Por Vinicius Alves
Roberto Burle Marx é um dos grandes nomes brasileiros e todos sabemos de sua importância como criador.
Ocorre que além de artista plástico brasileiro de renome internacional, como arquiteto-paisagista, Burle Marx tem uma ligação direta com a nossa região, mais especificamente com Santo André.
Quando você percorre as ruas centrais de Santo André e se depara com os desenhos das calçadas, lembrem-se: você está pisando em formas geométricas e artísticas pensadas e idealizadas pela equipe de Burle Marx e Rino Levi, outro grande arquiteto e um dos maiores nomes do modernismo no Brasil.
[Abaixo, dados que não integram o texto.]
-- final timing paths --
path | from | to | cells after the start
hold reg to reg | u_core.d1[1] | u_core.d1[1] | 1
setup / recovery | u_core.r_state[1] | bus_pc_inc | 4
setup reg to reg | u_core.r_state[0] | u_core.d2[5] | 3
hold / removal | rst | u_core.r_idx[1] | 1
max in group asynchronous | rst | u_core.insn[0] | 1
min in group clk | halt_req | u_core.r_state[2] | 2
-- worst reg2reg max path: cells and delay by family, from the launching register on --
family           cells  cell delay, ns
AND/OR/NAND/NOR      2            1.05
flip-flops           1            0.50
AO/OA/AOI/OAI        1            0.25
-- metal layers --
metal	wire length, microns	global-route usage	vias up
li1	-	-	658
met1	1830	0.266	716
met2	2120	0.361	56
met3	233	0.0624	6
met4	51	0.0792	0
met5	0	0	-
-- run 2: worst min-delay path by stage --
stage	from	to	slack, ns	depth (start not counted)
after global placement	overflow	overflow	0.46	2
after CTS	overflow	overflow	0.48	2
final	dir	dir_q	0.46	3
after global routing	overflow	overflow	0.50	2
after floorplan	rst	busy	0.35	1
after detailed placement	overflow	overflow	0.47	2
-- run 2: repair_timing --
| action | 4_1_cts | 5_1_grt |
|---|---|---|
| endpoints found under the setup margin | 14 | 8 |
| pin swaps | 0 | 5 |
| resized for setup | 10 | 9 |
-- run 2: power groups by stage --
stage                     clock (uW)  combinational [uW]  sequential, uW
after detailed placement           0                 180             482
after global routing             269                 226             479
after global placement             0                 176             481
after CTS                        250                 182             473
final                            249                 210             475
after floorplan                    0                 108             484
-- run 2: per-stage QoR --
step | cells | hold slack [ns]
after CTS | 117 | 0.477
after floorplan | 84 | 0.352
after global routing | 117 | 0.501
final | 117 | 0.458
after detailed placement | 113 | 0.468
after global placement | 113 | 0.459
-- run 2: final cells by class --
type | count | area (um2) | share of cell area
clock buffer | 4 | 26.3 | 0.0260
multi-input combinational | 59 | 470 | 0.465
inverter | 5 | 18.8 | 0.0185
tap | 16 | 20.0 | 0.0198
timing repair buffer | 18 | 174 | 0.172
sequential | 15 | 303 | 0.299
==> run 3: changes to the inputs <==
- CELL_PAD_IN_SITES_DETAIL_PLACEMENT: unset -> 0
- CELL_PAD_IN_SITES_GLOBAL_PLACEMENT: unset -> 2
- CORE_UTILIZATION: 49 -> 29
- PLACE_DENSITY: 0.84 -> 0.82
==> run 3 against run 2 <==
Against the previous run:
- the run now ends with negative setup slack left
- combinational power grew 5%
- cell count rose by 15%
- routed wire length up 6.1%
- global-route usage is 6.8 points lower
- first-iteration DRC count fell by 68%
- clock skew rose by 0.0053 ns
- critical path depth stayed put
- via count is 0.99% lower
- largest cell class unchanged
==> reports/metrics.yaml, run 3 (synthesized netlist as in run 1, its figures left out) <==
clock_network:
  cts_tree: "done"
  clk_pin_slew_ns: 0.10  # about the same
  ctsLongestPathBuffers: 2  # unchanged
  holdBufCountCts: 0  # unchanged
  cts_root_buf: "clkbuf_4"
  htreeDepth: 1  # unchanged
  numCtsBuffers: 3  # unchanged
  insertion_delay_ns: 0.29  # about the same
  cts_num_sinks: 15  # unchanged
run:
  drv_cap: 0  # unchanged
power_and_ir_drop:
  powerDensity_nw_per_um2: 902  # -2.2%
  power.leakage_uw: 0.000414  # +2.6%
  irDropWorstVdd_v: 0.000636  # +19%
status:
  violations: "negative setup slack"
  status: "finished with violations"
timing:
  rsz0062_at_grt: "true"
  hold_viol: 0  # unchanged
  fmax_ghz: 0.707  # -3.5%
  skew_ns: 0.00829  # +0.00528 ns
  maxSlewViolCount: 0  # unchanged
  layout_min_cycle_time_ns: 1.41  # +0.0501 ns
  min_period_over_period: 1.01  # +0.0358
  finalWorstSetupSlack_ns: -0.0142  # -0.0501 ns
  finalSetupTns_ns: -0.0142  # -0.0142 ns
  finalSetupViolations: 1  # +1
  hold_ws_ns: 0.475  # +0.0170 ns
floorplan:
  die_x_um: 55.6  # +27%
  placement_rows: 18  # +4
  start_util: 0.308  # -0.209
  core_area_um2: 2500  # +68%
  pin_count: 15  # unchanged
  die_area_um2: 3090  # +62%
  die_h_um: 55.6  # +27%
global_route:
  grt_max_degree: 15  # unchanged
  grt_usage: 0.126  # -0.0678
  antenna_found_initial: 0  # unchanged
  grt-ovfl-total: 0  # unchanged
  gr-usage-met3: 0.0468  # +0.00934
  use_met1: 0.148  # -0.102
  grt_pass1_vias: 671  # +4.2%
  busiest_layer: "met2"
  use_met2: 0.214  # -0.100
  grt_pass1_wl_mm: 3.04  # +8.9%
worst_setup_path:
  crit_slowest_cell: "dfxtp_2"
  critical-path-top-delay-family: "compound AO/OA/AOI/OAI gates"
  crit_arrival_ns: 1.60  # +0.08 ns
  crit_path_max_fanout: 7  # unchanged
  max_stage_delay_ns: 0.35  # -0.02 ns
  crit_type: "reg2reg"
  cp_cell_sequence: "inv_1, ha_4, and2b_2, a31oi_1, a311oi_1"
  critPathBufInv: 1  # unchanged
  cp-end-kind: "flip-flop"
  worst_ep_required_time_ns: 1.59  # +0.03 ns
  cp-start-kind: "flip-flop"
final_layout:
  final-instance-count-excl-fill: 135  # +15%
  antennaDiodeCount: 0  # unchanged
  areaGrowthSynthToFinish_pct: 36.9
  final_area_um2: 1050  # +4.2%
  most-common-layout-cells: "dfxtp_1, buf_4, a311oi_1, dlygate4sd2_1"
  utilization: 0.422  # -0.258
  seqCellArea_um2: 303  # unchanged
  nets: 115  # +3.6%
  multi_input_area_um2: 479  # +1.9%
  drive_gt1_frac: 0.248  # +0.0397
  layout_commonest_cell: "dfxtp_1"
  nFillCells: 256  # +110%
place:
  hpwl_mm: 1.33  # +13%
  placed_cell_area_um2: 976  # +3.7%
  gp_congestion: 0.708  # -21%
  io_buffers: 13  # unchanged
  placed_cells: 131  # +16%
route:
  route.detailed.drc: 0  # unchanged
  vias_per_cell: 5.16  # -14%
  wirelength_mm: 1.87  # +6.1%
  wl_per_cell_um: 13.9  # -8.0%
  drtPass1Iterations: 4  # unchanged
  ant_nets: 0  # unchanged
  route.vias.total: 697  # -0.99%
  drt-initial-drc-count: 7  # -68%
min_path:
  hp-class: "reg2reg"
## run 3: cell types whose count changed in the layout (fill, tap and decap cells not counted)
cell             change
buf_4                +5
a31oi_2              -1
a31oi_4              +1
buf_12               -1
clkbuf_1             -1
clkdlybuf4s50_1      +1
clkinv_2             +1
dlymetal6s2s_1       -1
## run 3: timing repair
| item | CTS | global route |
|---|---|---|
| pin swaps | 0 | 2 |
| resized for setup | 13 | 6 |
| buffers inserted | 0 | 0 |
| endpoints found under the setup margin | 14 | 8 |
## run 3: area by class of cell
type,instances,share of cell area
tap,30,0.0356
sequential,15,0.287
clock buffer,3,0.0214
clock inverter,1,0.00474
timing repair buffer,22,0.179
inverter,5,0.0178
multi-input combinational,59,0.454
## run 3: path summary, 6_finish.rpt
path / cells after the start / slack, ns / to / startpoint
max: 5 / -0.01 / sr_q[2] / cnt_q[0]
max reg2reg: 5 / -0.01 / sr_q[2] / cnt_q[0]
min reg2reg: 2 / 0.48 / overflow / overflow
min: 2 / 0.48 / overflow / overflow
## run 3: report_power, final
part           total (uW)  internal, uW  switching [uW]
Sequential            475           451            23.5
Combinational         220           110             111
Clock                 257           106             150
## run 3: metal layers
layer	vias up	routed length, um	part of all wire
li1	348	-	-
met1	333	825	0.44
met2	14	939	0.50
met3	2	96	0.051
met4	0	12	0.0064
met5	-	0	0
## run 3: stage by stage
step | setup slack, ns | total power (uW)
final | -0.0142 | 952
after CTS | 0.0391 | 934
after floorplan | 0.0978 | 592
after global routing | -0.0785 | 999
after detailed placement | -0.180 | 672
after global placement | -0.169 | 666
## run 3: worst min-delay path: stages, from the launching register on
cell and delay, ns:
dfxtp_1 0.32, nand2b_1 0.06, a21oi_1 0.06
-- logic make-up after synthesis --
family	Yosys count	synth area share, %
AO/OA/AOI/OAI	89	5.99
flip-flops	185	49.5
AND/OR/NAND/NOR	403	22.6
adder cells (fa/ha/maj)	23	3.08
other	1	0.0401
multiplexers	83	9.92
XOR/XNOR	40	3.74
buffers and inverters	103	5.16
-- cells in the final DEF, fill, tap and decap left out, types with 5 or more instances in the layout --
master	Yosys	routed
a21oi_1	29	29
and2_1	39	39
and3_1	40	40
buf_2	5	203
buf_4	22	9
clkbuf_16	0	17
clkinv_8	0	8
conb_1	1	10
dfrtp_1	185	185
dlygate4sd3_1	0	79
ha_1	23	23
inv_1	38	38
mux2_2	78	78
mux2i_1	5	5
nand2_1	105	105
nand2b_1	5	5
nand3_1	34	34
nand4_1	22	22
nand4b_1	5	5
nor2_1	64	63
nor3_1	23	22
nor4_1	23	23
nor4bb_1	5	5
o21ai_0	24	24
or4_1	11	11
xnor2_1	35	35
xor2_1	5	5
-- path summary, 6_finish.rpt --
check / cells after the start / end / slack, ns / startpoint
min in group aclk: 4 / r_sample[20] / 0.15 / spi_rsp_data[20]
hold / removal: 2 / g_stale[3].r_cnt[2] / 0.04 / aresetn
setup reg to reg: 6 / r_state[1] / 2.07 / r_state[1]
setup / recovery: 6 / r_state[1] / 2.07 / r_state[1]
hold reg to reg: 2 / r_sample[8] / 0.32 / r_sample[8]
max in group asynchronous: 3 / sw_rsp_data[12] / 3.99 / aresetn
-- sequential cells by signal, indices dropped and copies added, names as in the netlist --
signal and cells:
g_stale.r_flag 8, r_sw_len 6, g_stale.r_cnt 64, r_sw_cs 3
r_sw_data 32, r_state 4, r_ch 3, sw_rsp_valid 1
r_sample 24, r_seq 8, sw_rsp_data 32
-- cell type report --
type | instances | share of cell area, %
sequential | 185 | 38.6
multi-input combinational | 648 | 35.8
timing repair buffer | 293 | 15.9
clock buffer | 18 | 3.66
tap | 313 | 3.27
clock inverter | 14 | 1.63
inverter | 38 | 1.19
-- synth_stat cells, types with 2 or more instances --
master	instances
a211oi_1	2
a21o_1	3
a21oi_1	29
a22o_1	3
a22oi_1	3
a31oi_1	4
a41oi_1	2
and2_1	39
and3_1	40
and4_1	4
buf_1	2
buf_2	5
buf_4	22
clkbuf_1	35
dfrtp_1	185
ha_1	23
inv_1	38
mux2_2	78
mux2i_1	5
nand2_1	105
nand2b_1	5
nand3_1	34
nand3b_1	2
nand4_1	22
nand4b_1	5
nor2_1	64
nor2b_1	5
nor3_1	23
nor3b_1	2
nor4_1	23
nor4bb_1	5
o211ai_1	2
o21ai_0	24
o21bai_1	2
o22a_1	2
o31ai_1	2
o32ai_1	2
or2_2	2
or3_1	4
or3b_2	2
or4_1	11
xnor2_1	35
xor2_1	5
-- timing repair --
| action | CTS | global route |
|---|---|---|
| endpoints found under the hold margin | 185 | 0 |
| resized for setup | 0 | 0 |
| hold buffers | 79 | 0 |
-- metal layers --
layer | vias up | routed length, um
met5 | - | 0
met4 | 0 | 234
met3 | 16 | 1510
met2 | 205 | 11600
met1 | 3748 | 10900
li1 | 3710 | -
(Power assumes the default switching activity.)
File: src/rtl/oh_mux_rr.sv
// oh_mux_rr: M-input, N-bit round-robin arbitrating mux with one registered output stage.
// Optional packet lock is enabled by defining OH_MUX_RR_LOCK_EN (adds port last_in).
module oh_mux_rr #(
    parameter int N = 1,
    parameter int M = 4
) (
    input  logic           clk,
    input  logic           reset,
    input  logic [M-1:0]   valid_in,
    input  logic [M*N-1:0] data_in,
    output logic [M-1:0]   ready_out,
`ifdef OH_MUX_RR_LOCK_EN
    input  logic [M-1:0]   last_in,
`endif
    output logic           valid_out,
    output logic [N-1:0]   data_out,
    output logic [M-1:0]   sel_out,
    input  logic           ready_in
);

    localparam int IW = $clog2(M);

    logic [IW-1:0] ptr_r;
    logic [M-1:0]  rr_grant_s;
    logic [IW-1:0] rr_idx_s;
    logic          rr_found_s;
    logic [M-1:0]  grant_s;
    logic [IW-1:0] win_idx_s;
    logic [N-1:0]  win_data_s;
    logic          load_s;
    logic          accept_s;

`ifdef OH_MUX_RR_LOCK_EN
    logic          lock_r;
    logic [IW-1:0] lock_idx_r;
`endif

    // Round-robin search starting just after the last winner, wrapping at M-1 -> 0.
    always_comb begin : rr_search
        int idx;
        idx        = 0;
        rr_found_s = 1'b0;
        rr_idx_s   = '0;
        for (int k = 1; k <= M; k++) begin
            idx = int'(ptr_r) + k;
            if (idx >= M) begin
                idx = idx - M;
            end else begin
                idx = idx;
            end
            if (!rr_found_s && valid_in[idx]) begin
                rr_found_s = 1'b1;
                rr_idx_s   = IW'(idx);
            end else begin
                rr_found_s = rr_found_s;
            end
        end
        if (rr_found_s) begin
            rr_grant_s = {{(M-1){1'b0}}, 1'b1} << rr_idx_s;
        end else begin
            rr_grant_s = '0;
        end
    end

    // Final grant: a locked packet owner overrides the round robin.
    always_comb begin
        grant_s   = rr_grant_s;
        win_idx_s = rr_idx_s;
`ifdef OH_MUX_RR_LOCK_EN
        if (lock_r) begin
            win_idx_s = lock_idx_r;
            if (valid_in[lock_idx_r]) begin
                grant_s = {{(M-1){1'b0}}, 1'b1} << lock_idx_r;
            end else begin
                grant_s = '0;
            end
        end else begin
            grant_s = rr_grant_s;
        end
`endif
    end

    // Handshake: ready depends only on grant and output-register availability, never on data.
    always_comb begin
        load_s     = ~valid_out | ready_in;
        ready_out  = grant_s & {M{load_s & ~reset}};
        accept_s   = |ready_out;
        win_data_s = data_in[int'(win_idx_s)*N +: N];
    end

    // Output register stage and round-robin pointer.
    always_ff @(posedge clk or posedge reset) begin
        if (reset) begin
            valid_out <= 1'b0;
            data_out  <= '0;
            sel_out   <= '0;
            ptr_r     <= IW'(M - 1);
        end else if (accept_s) begin
            valid_out <= 1'b1;
            data_out  <= win_data_s;
            sel_out   <= grant_s;
            ptr_r     <= win_idx_s;
        end else if (ready_in) begin
            valid_out <= 1'b0;
        end else begin
            valid_out <= valid_out;
        end
    end

`ifdef OH_MUX_RR_LOCK_EN
    // Packet lock: set by a non-last beat, released by the owner's last beat.
    always_ff @(posedge clk or posedge reset) begin
        if (reset) begin
            lock_r     <= 1'b0;
            lock_idx_r <= '0;
        end else if (accept_s) begin
            if (lock_r) begin
                if (last_in[win_idx_s]) begin
                    lock_r <= 1'b0;
                end else begin
                    lock_r <= 1'b1;
                end
            end else if (!last_in[win_idx_s]) begin
                lock_r     <= 1'b1;
                lock_idx_r <= win_idx_s;
            end else begin
                lock_r <= 1'b0;
            end
        end else begin
            lock_r <= lock_r;
        end
    end
`endif

endmodule
==> config.mk <==
export PLATFORM = sky130hd
export DESIGN_NAME = fetch_prefetch_stage_flat
export DESIGN_NICKNAME = d
export VERILOG_FILES = /design/src/rtl/fetch_prefetch_stage_if.sv /design/src/rtl/fetch_prefetch_stage.sv /design/src/flat_wrapper.sv
export SDC_FILE = /design/constraint.sdc
export NUM_CORES = 1
export LEC_CHECK = 0
export ABC_AREA = 1
export CAP_MARGIN = 20
export CORE_MARGIN = 5
export CORE_UTILIZATION = 30
export CTS_CLUSTER_SIZE = 8
export DETAILED_ROUTE_END_ITERATION = 16
export HOLD_SLACK_MARGIN = 0.08
export PLACE_DENSITY = 0.49
export SYNTH_ARGS = -nofsm -noshare
export SYNTH_HDL_FRONTEND = slang
export SYNTH_SLANG_ARGS = --single-unit
==> constraint.sdc <==
create_clock -name clock -period 9.1 [get_ports clock]
set_clock_uncertainty 0.1 [all_clocks]
set_input_delay 1.82 -clock clock [delete_from_list [all_inputs] [get_ports clock]]
set_output_delay 1.82 -clock clock [all_outputs]
set_load 0.01 [all_outputs]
Localizada na área da antiga Chácara Bastos, comprada pela família de mesmo sobrenome em 1890 e loteada em 1922, a obra contratada pelo prefeito Fioravante Zampol em 1967 começou a tomar forma apenas em 1969, com suas calçadas inovadoras que fugiram aos desenhos em ondas consagrados a partir de Copacabana, no Rio de Janeiro.
O prédio do Fórum, que não faz parte do projeto inicial, foi idealizado pelo arquiteto Jorge Bonfim, respeitando o estilo das demais construções, e inaugurado ainda nos anos 70.
Burle Marx está presente em outras formas no cotidiano andreense, como no mural em concreto no saguão do Teatro Municipal, na gigantesca tapeçaria de vinte e seis metros de comprimento por três de altura feita especialmente para decorar o interior do Paço Municipal e também na praça da Igreja São Judas Tadeu, no bairro Campestre, em Santo André, que infelizmente foi descaracterizada com o tempo.
Apesar do conjunto arquitetônico do Paço Municipal ter sido tombado, em 2010, pelo Conselho de Defesa do Patrimônio Histórico do Estado de São Paulo (Condephaat), resta a nós preservar esse importante pedaço que temos tão perto de nós, desse mestre das formas e paisagismo.
Parabéns seu Roberto... Afinal depois de tanto tempo, já somos íntimos.